Hameln - Ein als verdächtig eingestuftes Paket hat am Donnerstagvormittag in der Postverteilerstation in Hameln für Aufregung gesorgt. Ein Sprengstoffexperte musste sogar anrücken.

Gegen 10.20 Uhr stieß ein Mitarbeiter der DHL-Postverteilerstation in der Ruthenstraße auf ein neutral aussehendes Paket, an dem weder ein Absender- noch ein Empfängeraufkleber angebracht war.

Das gewichtige Paket erschien dem Mitarbeiter verdächtig, weshalb er es im Außenbereich des Verteilergebäudes deponieren ließ.

Über eine zuständige Sicherheitsfirma wurde die Hamelner Polizeidienststelle informiert. Der Polizeieinsatzleiter vor Ort ließ nach Prüfung des Sachverhalts das angrenzende Verwaltungsgebäude räumen und das Gelände weiträumig abriegeln.

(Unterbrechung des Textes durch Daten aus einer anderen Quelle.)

===== config.mk =====
export PLATFORM = sky130hd
export DESIGN_NAME = frexp_unit
export DESIGN_NICKNAME = d
export VERILOG_FILES = /design/src/rtl/frexp_pkg.sv /design/src/rtl/frexp_unpack.sv /design/src/rtl/frexp_mant.sv /design/src/rtl/frexp_exp.sv /design/src/rtl/frexp_unit.sv
export SDC_FILE = /design/constraint.sdc
export NUM_CORES = 1
export LEC_CHECK = 0
export ABC_AREA = 1
export CORE_MARGIN = 3
export CORE_UTILIZATION = 45
export CTS_CLUSTER_DIAMETER = 150
export DETAILED_ROUTE_END_ITERATION = 16
export GPL_ROUTABILITY_DRIVEN = 1
export GPL_TIMING_DRIVEN = 0
export PLACE_DENSITY = 0.71
export SLEW_MARGIN = 10
export SYNTH_ARGS = -nofsm -noshare
export SYNTH_HDL_FRONTEND = slang
export SYNTH_SLANG_ARGS = --single-unit

===== constraint.sdc =====
create_clock -name clk_i -period 0.8 [get_ports clk_i]
set_input_delay 0.16 -clock clk_i [delete_from_list [all_inputs] [get_ports clk_i]]
set_output_delay 0.16 -clock clk_i [all_outputs]
set_load 0.05 [all_outputs]

===== src/rtl/frexp_pkg.sv =====
`timescale 1ns/1ps
package frexp_pkg;
  localparam int unsigned DATA_W = 32;
  localparam int unsigned EXP_W  = 8;
  localparam int unsigned FRAC_W = 23;
  localparam int unsigned OP_W   = 3;
  localparam int unsigned E_W    = EXP_W + 2;  // unbiased exponent incl. subnormal range
  localparam int unsigned LZ_W   = $clog2(FRAC_W + 1);
  localparam int          BIAS   = (1 << (EXP_W - 1)) - 1;

  typedef enum logic [OP_W-1:0] {
    OP_RCP_MANT  = 3'd0,
    OP_SQRT_MANT = 3'd1,
    OP_RCP_EXP   = 3'd2,
    OP_SQRT_EXP  = 3'd3,
    OP_RSQ_EXP   = 3'd4
  } op_e;

  typedef enum logic [1:0] {
    EK_RCP  = 2'd0,
    EK_SQRT = 2'd1,
    EK_RSQ  = 2'd2
  } exp_kind_e;

  typedef struct packed {
    logic                   sign;
    logic                   is_zero;
    logic                   is_inf;
    logic                   is_nan;
    logic signed [E_W-1:0]  exp;
    logic [FRAC_W-1:0]      frac;  // normalised fraction; raw payload for NaN
  } unpacked_t;
endpackage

Die elf anwesenden Mitarbeiter mussten ihre Arbeitsplätze verlassen und wurden in einer nahegelegenen Halle untergebracht.

Ein angeforderter Sprengstoffexperte des Landeskriminalamtes Niedersachsen in Hannover untersuchte mit verschiedenen Mess- und Prüftechniken das Paket und stellte fest, dass es ungefährlich ist.

Schlussendlich wurde das Paket geöffnet. Es befanden sich Süßigkeiten sowie Wurst- und Backwaren in dem Paket, die offensichtlich als Weihnachtsgeschenke gedacht waren.

Der Einsatz wurde gegen 12.10 Uhr beendet, sodass die DHL-Mitarbeiter ihre Arbeit fortsetzen konnten.

Warum das Paket weder einen Adressaufkleber noch andere Versandmerkmale enthielt und trotzdem in den Verteilerweg der DHL gelangte, ist derzeit unbekannt.

Es wird nicht ausgeschlossen, dass sich ein nicht ordnungsgemäß angebrachter Versandaufkleber während des Transport- und Verteilerweges vom Paket gelöst hatte.